Stored items:
==> src/rtl/fp_sync_fifo.sv <==
// Synchronous FIFO with registered storage. Pointers carry one extra MSB
// so full and empty are distinguished without a separate flag.
module fp_sync_fifo #(
  parameter int unsigned W     = 32,
  parameter int unsigned DEPTH = 4
) (
  input  logic                     clk,
  input  logic                     rst_n,
  input  logic                     push,
  input  logic [W-1:0]             wdata,
  input  logic                     pop,
  output logic [W-1:0]             rdata,
  output logic                     full,
  output logic                     empty,
  output logic [$clog2(DEPTH):0]   count
);

  localparam int unsigned AW = $clog2(DEPTH);
  localparam logic [AW:0] PTR_ONE = {{AW{1'b0}}, 1'b1};

  logic [AW:0]  wr_ptr_q, wr_ptr_d;
  logic [AW:0]  rd_ptr_q, rd_ptr_d;
  logic [W-1:0] mem_q [DEPTH];

  // Pointer advance on push/pop.
  always_comb begin
    wr_ptr_d = wr_ptr_q;
    rd_ptr_d = rd_ptr_q;
    if (push) wr_ptr_d = wr_ptr_q + PTR_ONE;
    if (pop)  rd_ptr_d = rd_ptr_q + PTR_ONE;
  end

  // Pointer registers.
  always_ff @(posedge clk or negedge rst_n) begin
    if (!rst_n) begin
      wr_ptr_q <= '0;
      rd_ptr_q <= '0;
    end else begin
      wr_ptr_q <= wr_ptr_d;
      rd_ptr_q <= rd_ptr_d;
    end
  end

  // Storage write; contents need no reset since reads are qualified by empty.
  always_ff @(posedge clk) begin
    if (push) mem_q[wr_ptr_q[AW-1:0]] <= wdata;
  end

  assign rdata = mem_q[rd_ptr_q[AW-1:0]];
  assign empty = (wr_ptr_q == rd_ptr_q);
  assign full  = (wr_ptr_q[AW] != rd_ptr_q[AW]) &&
                 (wr_ptr_q[AW-1:0] == rd_ptr_q[AW-1:0]);
  assign count = wr_ptr_q - rd_ptr_q;

endmodule

==> src/rtl/fp_mult_issue.sv <==
// Issue stage for the fixed-latency fp_mult: buffers operand pairs, issues
// at most one per clock when the result FIFO has a guaranteed slot, tracks
// in-flight products with a valid/tag shift register and returns results in
// issue order.
module fp_mult_issue
  import fp_pkg::*;
#(
  parameter int unsigned MULT_LAT  = 3,
  parameter int unsigned IN_DEPTH  = 4,
  parameter int unsigned OUT_DEPTH = 4,
  parameter int unsigned TAG_W     = 4
) (
  input  logic             clock,
  input  logic             reset_n,
  input  logic             in_valid,
  output logic             in_ready,
  input  logic [31:0]      in_a,
  input  logic [31:0]      in_b,
  input  logic [TAG_W-1:0] in_tag,
  output logic [31:0]      mult_a,
  output logic [31:0]      mult_b,
  input  logic [31:0]      mult_result,
  output logic             out_valid,
  input  logic             out_ready,
  output logic [31:0]      out_result,
  output logic [TAG_W-1:0] out_tag,
  output logic             busy
);

  localparam int unsigned IN_W   = 64 + TAG_W;
  localparam int unsigned OUT_W  = 32 + TAG_W;
  localparam int unsigned IN_CW  = $clog2(IN_DEPTH) + 1;
  localparam int unsigned OUT_CW = $clog2(OUT_DEPTH) + 1;
  localparam int unsigned FL_W   = $clog2(MULT_LAT + 1);
  localparam logic [FL_W-1:0] FL_ONE = {{(FL_W-1){1'b0}}, 1'b1};

  logic                rdy_q, rdy_d;
  fp32_t               mult_a_q, mult_a_d;
  fp32_t               mult_b_q, mult_b_d;
  logic [MULT_LAT-1:0] vld_sr_q, vld_sr_d;
  logic [TAG_W-1:0]    tag_sr_q [MULT_LAT];
  logic [TAG_W-1:0]    tag_sr_d [MULT_LAT];
  logic [FL_W-1:0]     inflight_q, inflight_d;

  logic              in_push, in_full, in_empty;
  logic [IN_CW-1:0]  in_count;
  logic [IN_W-1:0]   in_rdata;
  logic              cap, out_pop, out_full, out_empty;
  logic [OUT_CW-1:0] out_count;
  logic [OUT_W-1:0]  out_rdata;
  logic              issue;

  // in_ready stays low until the first edge after reset release.
  assign in_ready = rdy_q & ~in_full;
  assign in_push  = in_valid & in_ready;

  fp_sync_fifo #(.W(IN_W), .DEPTH(IN_DEPTH)) u_in_fifo (
    .clk   (clock),
    .rst_n (reset_n),
    .push  (in_push),
    .wdata ({in_a, in_b, in_tag}),
    .pop   (issue),
    .rdata (in_rdata),
    .full  (in_full),
    .empty (in_empty),
    .count (in_count)
  );

  // Credits come from registered counts only, so a same-cycle pop frees its
  // slot one cycle later; every issued product is guaranteed a result slot.
  assign issue = ~in_empty &&
                 ((32'(inflight_q) + 32'(out_count)) < OUT_DEPTH);
  assign cap   = vld_sr_q[MULT_LAT-1];

  fp_sync_fifo #(.W(OUT_W), .DEPTH(OUT_DEPTH)) u_out_fifo (
    .clk   (clock),
    .rst_n (reset_n),
    .push  (cap),
    .wdata ({mult_result, tag_sr_q[MULT_LAT-1]}),
    .pop   (out_pop),
    .rdata (out_rdata),
    .full  (out_full),
    .empty (out_empty),
    .count (out_count)
  );

  // A capture into a full result FIFO would mean the credit check is broken.
  always_comb begin
    if (reset_n) assert (!(cap && out_full));
  end

  assign out_valid  = ~out_empty;
  assign out_pop    = out_valid & out_ready;
  assign out_result = out_empty ? '0 : out_rdata[OUT_W-1:TAG_W];
  assign out_tag    = out_empty ? '0 : out_rdata[TAG_W-1:0];
  assign mult_a     = mult_a_q;
  assign mult_b     = mult_b_q;
  assign busy       = (in_count != '0) || (inflight_q != '0) || ~out_empty;

  // Operand register load, valid/tag shift and in-flight count.
  always_comb begin
    rdy_d       = 1'b1;
    mult_a_d    = mult_a_q;
    mult_b_d    = mult_b_q;
    vld_sr_d    = '0;
    tag_sr_d[0] = in_rdata[TAG_W-1:0];
    inflight_d  = inflight_q;
    if (issue) begin
      mult_a_d = fp32_t'(in_rdata[IN_W-1 -: 32]);
      mult_b_d = fp32_t'(in_rdata[TAG_W+31:TAG_W]);
    end
    vld_sr_d[0] = issue;
    for (int unsigned i = 1; i < MULT_LAT; i++) begin
      vld_sr_d[i] = vld_sr_q[i-1];
      tag_sr_d[i] = tag_sr_q[i-1];
    end
    if (issue && !cap)      inflight_d = inflight_q + FL_ONE;
    else if (!issue && cap) inflight_d = inflight_q - FL_ONE;
  end

  // State registers; reset drops everything queued or in flight.
  always_ff @(posedge clock or negedge reset_n) begin
    if (!reset_n) begin
      rdy_q      <= 1'b0;
      mult_a_q   <= '0;
      mult_b_q   <= '0;
      vld_sr_q   <= '0;
      tag_sr_q   <= '{default: '0};
      inflight_q <= '0;
    end else begin
      rdy_q      <= rdy_d;
      mult_a_q   <= mult_a_d;
      mult_b_q   <= mult_b_d;
      vld_sr_q   <= vld_sr_d;
      tag_sr_q   <= tag_sr_d;
      inflight_q <= inflight_d;
    end
  end

endmodule
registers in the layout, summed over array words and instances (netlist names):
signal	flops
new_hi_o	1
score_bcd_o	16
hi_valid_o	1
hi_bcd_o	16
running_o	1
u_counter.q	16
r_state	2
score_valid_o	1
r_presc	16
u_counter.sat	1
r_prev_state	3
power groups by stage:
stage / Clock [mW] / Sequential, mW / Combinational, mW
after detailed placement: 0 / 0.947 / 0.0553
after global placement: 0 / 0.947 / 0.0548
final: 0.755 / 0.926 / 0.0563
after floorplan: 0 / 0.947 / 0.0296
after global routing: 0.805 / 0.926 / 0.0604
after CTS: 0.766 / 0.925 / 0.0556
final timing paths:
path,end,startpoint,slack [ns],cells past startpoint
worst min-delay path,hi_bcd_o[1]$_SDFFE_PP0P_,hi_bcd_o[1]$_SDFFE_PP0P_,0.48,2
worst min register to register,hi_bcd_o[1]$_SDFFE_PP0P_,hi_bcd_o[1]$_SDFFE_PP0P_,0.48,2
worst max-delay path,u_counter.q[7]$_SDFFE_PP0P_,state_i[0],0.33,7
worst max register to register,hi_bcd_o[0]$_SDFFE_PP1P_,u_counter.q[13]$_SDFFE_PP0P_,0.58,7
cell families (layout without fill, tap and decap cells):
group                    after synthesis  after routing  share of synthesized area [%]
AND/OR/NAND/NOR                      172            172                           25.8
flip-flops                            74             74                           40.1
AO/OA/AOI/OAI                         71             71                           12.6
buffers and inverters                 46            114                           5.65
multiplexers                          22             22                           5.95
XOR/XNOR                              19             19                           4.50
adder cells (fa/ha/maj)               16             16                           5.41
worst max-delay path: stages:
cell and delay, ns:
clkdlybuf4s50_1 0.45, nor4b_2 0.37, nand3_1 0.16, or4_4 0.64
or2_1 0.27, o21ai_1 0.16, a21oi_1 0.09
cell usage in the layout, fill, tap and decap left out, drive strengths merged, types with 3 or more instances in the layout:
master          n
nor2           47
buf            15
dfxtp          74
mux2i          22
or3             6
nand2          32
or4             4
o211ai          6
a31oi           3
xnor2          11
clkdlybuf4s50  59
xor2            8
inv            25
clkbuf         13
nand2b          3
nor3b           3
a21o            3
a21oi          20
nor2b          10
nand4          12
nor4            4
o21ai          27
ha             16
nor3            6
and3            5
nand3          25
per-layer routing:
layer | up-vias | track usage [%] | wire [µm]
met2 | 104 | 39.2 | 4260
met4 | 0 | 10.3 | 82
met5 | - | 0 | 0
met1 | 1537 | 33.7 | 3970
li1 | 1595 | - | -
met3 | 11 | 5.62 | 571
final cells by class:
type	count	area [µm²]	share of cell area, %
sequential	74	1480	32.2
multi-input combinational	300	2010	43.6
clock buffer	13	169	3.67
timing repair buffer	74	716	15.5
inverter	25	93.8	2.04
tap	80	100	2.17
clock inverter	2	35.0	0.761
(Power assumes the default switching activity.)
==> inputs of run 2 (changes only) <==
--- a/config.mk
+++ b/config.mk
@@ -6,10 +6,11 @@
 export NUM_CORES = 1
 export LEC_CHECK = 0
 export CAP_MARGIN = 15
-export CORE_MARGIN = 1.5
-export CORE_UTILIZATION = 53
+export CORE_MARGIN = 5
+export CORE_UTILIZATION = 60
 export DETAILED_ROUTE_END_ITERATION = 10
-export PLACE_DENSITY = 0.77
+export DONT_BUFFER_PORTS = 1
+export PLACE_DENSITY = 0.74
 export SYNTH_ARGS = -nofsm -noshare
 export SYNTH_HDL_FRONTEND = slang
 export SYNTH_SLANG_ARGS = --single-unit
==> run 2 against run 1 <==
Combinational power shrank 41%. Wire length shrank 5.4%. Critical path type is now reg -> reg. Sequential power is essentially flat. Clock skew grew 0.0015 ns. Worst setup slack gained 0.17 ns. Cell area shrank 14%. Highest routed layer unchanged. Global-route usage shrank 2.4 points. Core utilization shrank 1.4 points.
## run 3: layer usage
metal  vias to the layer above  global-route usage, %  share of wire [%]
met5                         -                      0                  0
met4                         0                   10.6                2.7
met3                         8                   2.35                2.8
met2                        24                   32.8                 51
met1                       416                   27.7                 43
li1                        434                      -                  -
===== config.mk =====
export PLATFORM = sky130hd
export DESIGN_NAME = mdu_div_seq
export DESIGN_NICKNAME = d
export VERILOG_FILES = /design/src/rtl/mdu_div_seq.sv
export SDC_FILE = /design/constraint.sdc
export NUM_CORES = 1
export LEC_CHECK = 0
export ABC_CLOCK_PERIOD_IN_PS = 5000
export BUFFER_PORTS_ARGS = -buffer_cell sky130_fd_sc_hd__buf_2
export CAP_MARGIN = 25
export CORE_MARGIN = 5
export CORE_UTILIZATION = 35
export CTS_CLUSTER_DIAMETER = 200
export DETAILED_ROUTE_END_ITERATION = 16
export SLEW_MARGIN = 0
export SYNTH_ARGS = -nofsm -noshare
export SYNTH_HDL_FRONTEND = slang
export SYNTH_SLANG_ARGS = --single-unit

===== constraint.sdc =====
create_clock -name clk -period 5 [get_ports clk]
set_clock_uncertainty 0.05 [all_clocks]
set_input_delay 1 -clock clk [delete_from_list [all_inputs] [get_ports clk]]
set_output_delay 1 -clock clk [all_outputs]
set_load 0.02 [all_outputs]

===== src/rtl/mdu_div_seq.sv =====
// Sequential integer divider: one restoring shift-subtract step per cycle.
// Handles DIV/DIVU/REM/REMU, with divide-by-zero and signed overflow resolved
// at acceptance so that they complete in a single cycle.
module mdu_div_seq #(
   parameter int unsigned WORD_WIDTH = 32
) (
   input  logic                  clk,
   input  logic                  rst_n,
   input  logic                  start_i,
   input  logic [1:0]            operator_i,
   input  logic [WORD_WIDTH-1:0] operand_a_i,
   input  logic [WORD_WIDTH-1:0] operand_b_i,
   input  logic                  flush_i,
   output logic                  ready_o,
   output logic                  stall_o,
   output logic                  valid_o,
   output logic [WORD_WIDTH-1:0] result_o
);

   localparam int unsigned W  = WORD_WIDTH;
   localparam int unsigned CW = $clog2(WORD_WIDTH) + 1;

   // operator_i[1] selects remainder, operator_i[0] selects unsigned
   typedef enum logic [1:0] {
      IDLE   = 2'd0,
      DIVIDE = 2'd1,
      DONE   = 2'd2
   } state_t;

   state_t        state,      state_nxt;
   logic [CW-1:0] count,      count_nxt;
   logic [W:0]    prem,       prem_nxt;
   logic [W-1:0]  quo,        quo_nxt;
   logic [W-1:0]  dvsr,       dvsr_nxt;
   logic [1:0]    op,         op_nxt;
   logic          sign_q,     sign_q_nxt;
   logic          sign_r,     sign_r_nxt;

   logic          a_neg, b_neg, div_zero, ovf;
   logic [W-1:0]  a_mag, b_mag;
   logic [W:0]    shifted, diff;
   logic [W-1:0]  sel, res_val;
   logic          res_neg;

   // Operand conditioning and one restoring iteration
   always_comb begin
      a_neg    = ~operator_i[0] & operand_a_i[W-1];
      b_neg    = ~operator_i[0] & operand_b_i[W-1];
      a_mag    = a_neg ? (~operand_a_i + W'(1)) : operand_a_i;
      b_mag    = b_neg ? (~operand_b_i + W'(1)) : operand_b_i;
      div_zero = (operand_b_i == '0);
      ovf      = ~operator_i[0]
                 & (operand_a_i == {1'b1, {(W-1){1'b0}}})
                 & (operand_b_i == '1);
      shifted  = {prem[W-1:0], quo[W-1]};
      diff     = shifted - {1'b0, dvsr};
      sel      = op[1] ? prem[W-1:0] : quo;
      res_neg  = op[1] ? sign_r : sign_q;
      res_val  = res_neg ? (~sel + W'(1)) : sel;
   end

   // Next-state, datapath update and output decode
   always_comb begin
      state_nxt  = state;
      count_nxt  = count;
      prem_nxt   = prem;
      quo_nxt    = quo;
      dvsr_nxt   = dvsr;
      op_nxt     = op;
      sign_q_nxt = sign_q;
      sign_r_nxt = sign_r;
      ready_o    = 1'b0;
      stall_o    = 1'b0;
      valid_o    = 1'b0;
      result_o   = '0;

      case (state)
         IDLE: begin
            ready_o = 1'b1;
            stall_o = start_i & ~flush_i;
            if (start_i && !flush_i) begin
               op_nxt = operator_i;
               if (div_zero) begin
                  state_nxt  = DONE;
                  quo_nxt    = '1;
                  prem_nxt   = {1'b0, operand_a_i};
                  sign_q_nxt = 1'b0;
                  sign_r_nxt = 1'b0;
               end else if (ovf) begin
                  state_nxt  = DONE;
                  quo_nxt    = {1'b1, {(W-1){1'b0}}};
                  prem_nxt   = '0;
                  sign_q_nxt = 1'b0;
                  sign_r_nxt = 1'b0;
               end else begin
                  state_nxt  = DIVIDE;
                  count_nxt  = CW'(W);
                  prem_nxt   = '0;
                  quo_nxt    = a_mag;
                  dvsr_nxt   = b_mag;
                  sign_q_nxt = a_neg ^ b_neg;
                  sign_r_nxt = a_neg;
               end
            end
         end
         DIVIDE: begin
            stall_o   = ~flush_i;
            count_nxt = count - CW'(1);
            if (!diff[W]) begin
               prem_nxt = diff;
               quo_nxt  = {quo[W-2:0], 1'b1};
            end else begin
               prem_nxt = shifted;
               quo_nxt  = {quo[W-2:0], 1'b0};
            end
            if (count == CW'(1)) begin
               state_nxt = DONE;
            end
         end
         DONE: begin
            valid_o   = ~flush_i;
            result_o  = res_val;
            state_nxt = IDLE;
         end
         default: begin
            state_nxt = IDLE;
         end
      endcase

      if (flush_i) begin
         state_nxt = IDLE;
      end
   end

   // State and datapath registers
   always_ff @(posedge clk or negedge rst_n) begin
      if (!rst_n) begin
         state  <= IDLE;
         count  <= '0;
         prem   <= '0;
         quo    <= '0;
         dvsr   <= '0;
         op     <= '0;
         sign_q <= 1'b0;
         sign_r <= 1'b0;
      end else begin
         state  <= state_nxt;
         count  <= count_nxt;
         prem   <= prem_nxt;
         quo    <= quo_nxt;
         dvsr   <= dvsr_nxt;
         op     <= op_nxt;
         sign_q <= sign_q_nxt;
         sign_r <= sign_r_nxt;
      end
   end

endmodule

==> qor.csv <==
metric,value,unit
Total Wirelength,28.3,mm
crit-path max cell delay,0.66,ns
post-CTS sizing,0,
Post-synth top cells,"128 x nand2_1, 123 x o21ai_0, 117 x nor2_1",
max-cap check violation count,0,
worst path cell trace,"mux2i_1, ha_1, nand2_1, or4b_1, or3_1, nor2_1, and2_1, a21oi_1, xor2_1, nor2_2, buf_2",
drt pass-1 iters,5,
Area contributors post-synth,"dfrtp_1 29%, o21ai_0 6.6%, xnor2_1 5.9%",
Routed Antenna Nets,0,
Slew Limit Fails,0,
GRT overflow,0,
CP Launch Type,flop,
status,"complete, no violations",
Hold Startpoint,dvsr[23]$_DFFE_PN0P_,
Mapped Nets,1311,
total track usage,18.3,%
area delta synth->final,12.5,%
DRC Markers,0,
Logic pwr share,59.8,%
Post-Synthesis Cells,1202,
initial antenna violation count,0,
Mapped Avg Cell Area,7.74,sq um
Main synth FF type,dfrtp_1,
Ant. Diodes,0,
Hold Path End,dvsr[23]$_DFFE_PN0P_,
"setup slack, reg-to-reg",1.04,ns
Reg power frac,28.2,%
fin nets,1381,
TritonCTS Sinks,107,
DRT iter0 DRCs,654,
cell taking the most area after synthesis,dfrtp_1,
most common cell in the netlist,nand2_1,
Setup CP Type,flop to primary output,
WL/cell,17.5,um
achievable clock frequency,211,MHz
root buffer cell,clkbuf_16,
RSZ-0062 raised after global routing,no,
"EDFF count, synth",0,
HPWL Detailed,22.1,mm
Clk pwr share,12.0,%
worst-path fanout max,22,
share of cells above drive strength 1,12.9,%
# H-tree levels,3,
Starting Density,35.6,%
CP Capture Type,primary output,
P_int,0.00308,W
Num CTS Buffers,9,
Ys Warns,0,
Sw Ratio,49.0,%
number of port buffers,104,
VDD IR max,240,uV
final setup margin,0.270,ns
worst-case reg-to-reg path depth,13,
Clock transition at path regs,0.07,ns
period utilisation layout,94.6,%
synth unique cells,68,
vias in the first global route,8410,
total number of vias,8852,
Hold Path Stages,2,
vias per std cell,5.49,
Worst Hold Class,flop to flop,
setup violators final,0,
PnR Total Power,0.00604,W
min Tclk post-route,4.73,ns
Synth Cell Area,0.00930,sq mm
final hold violation count,0,
CORE AREA,0.0261,sq mm
largest net degree at the start of global routing,69,
total negative setup slack,0,ns
Worst R2R End,prem[4]$_DFFE_PN0P_,
switching power,0.00296,W
die area,0.0299,sq mm
PwrDens,578,mW/mm^2
clk_lat worst skew,0.36,ns
FILL cells,2772,
#FFs+latches synth,107,
gp weighted congestion,0.899,
Leak,4.57,nW
first-pass GRT wire length,45.4,mm
"slowest stage cell, crit path",dfrtp_2,
FF-to-FF Start,quo[31]$_DFFE_PN0P_,
Die Y,173,um
postcts setup bufs,0,
Async SR Flop Fraction,100,%
"Req. time, crit path",3.95,ns
Ports,105,
share of the synthesized area in the top cell type,28.8,%
CTS max path bufs,2,
"Hold-fix buffers, CTS",0,
worst slew pin tran,0.970,ns
Die Wd,173,um
CTS tree,built,
CP arrival,3.68,ns
sequential share of the synthesized area,28.8,%
worst rel slew slack,35.1,%
dpl ws,0.648,ns
Cell Rows,59,
**src/rtl/cpu_pkg.sv**
```systemverilog
// Shared definitions for the CPU-side interrupt controller: FSM encoding,
// source count, PC width and the fixed-priority selector.
package cpu_pkg;

   localparam int NUM_INT = 4;
   localparam int ADDR_W  = 10;

   localparam logic [1:0] ST_IDLE = 2'd0;
   localparam logic [1:0] ST_REQ  = 2'd1;
   localparam logic [1:0] ST_SERV = 2'd2;

   typedef enum logic [1:0] {
      IDLE = ST_IDLE,
      REQ  = ST_REQ,
      SERV = ST_SERV
   } state_t;

   // Lowest set bit wins; bit 0 (pInt1) has the highest priority.
   function automatic logic [1:0] prio_idx(input logic [NUM_INT-1:0] elig);
      logic [1:0] idx;
      idx = '0;
      for (int i = NUM_INT - 1; i >= 0; i--) begin
         if (elig[i]) idx = i[1:0];
      end
      return idx;
   endfunction

endpackage

```
**src/rtl/int_edge_det.sv**
```systemverilog
// Per-line rising-edge detector with an optional two-flop synchroniser
// in front of the history flop.
module int_edge_det #(
   parameter bit SYNC = 1'b0
) (
   input  logic clk,
   input  logic reset,
   input  logic req,
   output logic rise
);

   logic sampled;
   logic prev;

   generate
      if (SYNC) begin : g_sync
         logic [1:0] sync_ff;
         always_ff @(posedge clk or posedge reset) begin
            if (reset) sync_ff <= '0;
            else       sync_ff <= {sync_ff[0], req};
         end
         assign sampled = sync_ff[1];
      end else begin : g_nosync
         assign sampled = req;
      end
   endgenerate

   always_ff @(posedge clk or posedge reset) begin
      if (reset) prev <= 1'b0;
      else       prev <= sampled;
   end

   assign rise = sampled & ~prev;

endmodule

```
**src/rtl/int_ctrl.sv**
```systemverilog
// Four-source interrupt controller: pending capture, masking, fixed priority
// and a non-nesting request/ack/return handshake with the CPU.
module int_ctrl
   import cpu_pkg::*;
#(
   parameter logic [ADDR_W-1:0]  VEC_BASE   = 10'h3C0,
   parameter logic [ADDR_W-1:0]  VEC_STRIDE = 10'd16,
   parameter logic [NUM_INT-1:0] MASK_RST   = 4'b0000,
   parameter bit                 SYNC       = 1'b0
) (
   input  logic               clk,
   input  logic               reset,
   input  logic [NUM_INT-1:0] int_req,
   input  logic               mask_we,
   input  logic [NUM_INT-1:0] mask_in,
   input  logic               int_ack,
   input  logic               int_ret,
   output logic               irq,
   output logic [1:0]         int_vec,
   output logic [ADDR_W-1:0]  int_addr,
   output logic [NUM_INT-1:0] pending,
   output logic               in_service
);

   state_t             state, state_nx;
   logic [1:0]         vec_nx;
   logic [NUM_INT-1:0] mask;
   logic [NUM_INT-1:0] rise;
   logic [NUM_INT-1:0] clr;
   logic [NUM_INT-1:0] eligible;

   generate
      for (genvar g = 0; g < NUM_INT; g++) begin : g_edge
         int_edge_det #(.SYNC(SYNC)) u_edge (
            .clk   (clk),
            .reset (reset),
            .req   (int_req[g]),
            .rise  (rise[g])
         );
      end
   endgenerate

   assign eligible = pending & ~mask;

   always_comb begin
      state_nx = state;
      vec_nx   = int_vec;
      clr      = '0;
      case (state)
         IDLE: begin
            if (|eligible) begin
               state_nx = REQ;
               vec_nx   = prio_idx(eligible);
            end
         end
         REQ: begin
            // Ack beats a concurrent mask of the latched source.
            if (int_ack) begin
               state_nx     = SERV;
               clr[int_vec] = 1'b1;
            end else if (mask[int_vec]) begin
               state_nx = IDLE;
            end
         end
         SERV: begin
            if (int_ret) state_nx = IDLE;
         end
         default: state_nx = IDLE;
      endcase
   end

   always_ff @(posedge clk or posedge reset) begin
      if (reset) begin
         state   <= IDLE;
         int_vec <= '0;
      end else begin
         state   <= state_nx;
         int_vec <= vec_nx;
      end
   end

   // A fresh edge in the same cycle as the ack keeps the bit set.
   always_ff @(posedge clk or posedge reset) begin
      if (reset) pending <= '0;
      else       pending <= (pending & ~clr) | rise;
   end

   always_ff @(posedge clk or posedge reset) begin
      if (reset)        mask <= MASK_RST;
      else if (mask_we) mask <= mask_in;
   end

   assign irq        = (state == REQ);
   assign in_service = (state == SERV);
   assign int_addr   = VEC_BASE + ADDR_W'(int_vec) * VEC_STRIDE;

endmodule

```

YOUR GOAL |
Each line of the data that holds "decap" should be reported.

WRITTEN REPLY |
cell families (layout without fill, tap and decap cells):
cell usage in the layout, fill, tap and decap left out, drive strengths merged, types with 3 or more instances in the layout:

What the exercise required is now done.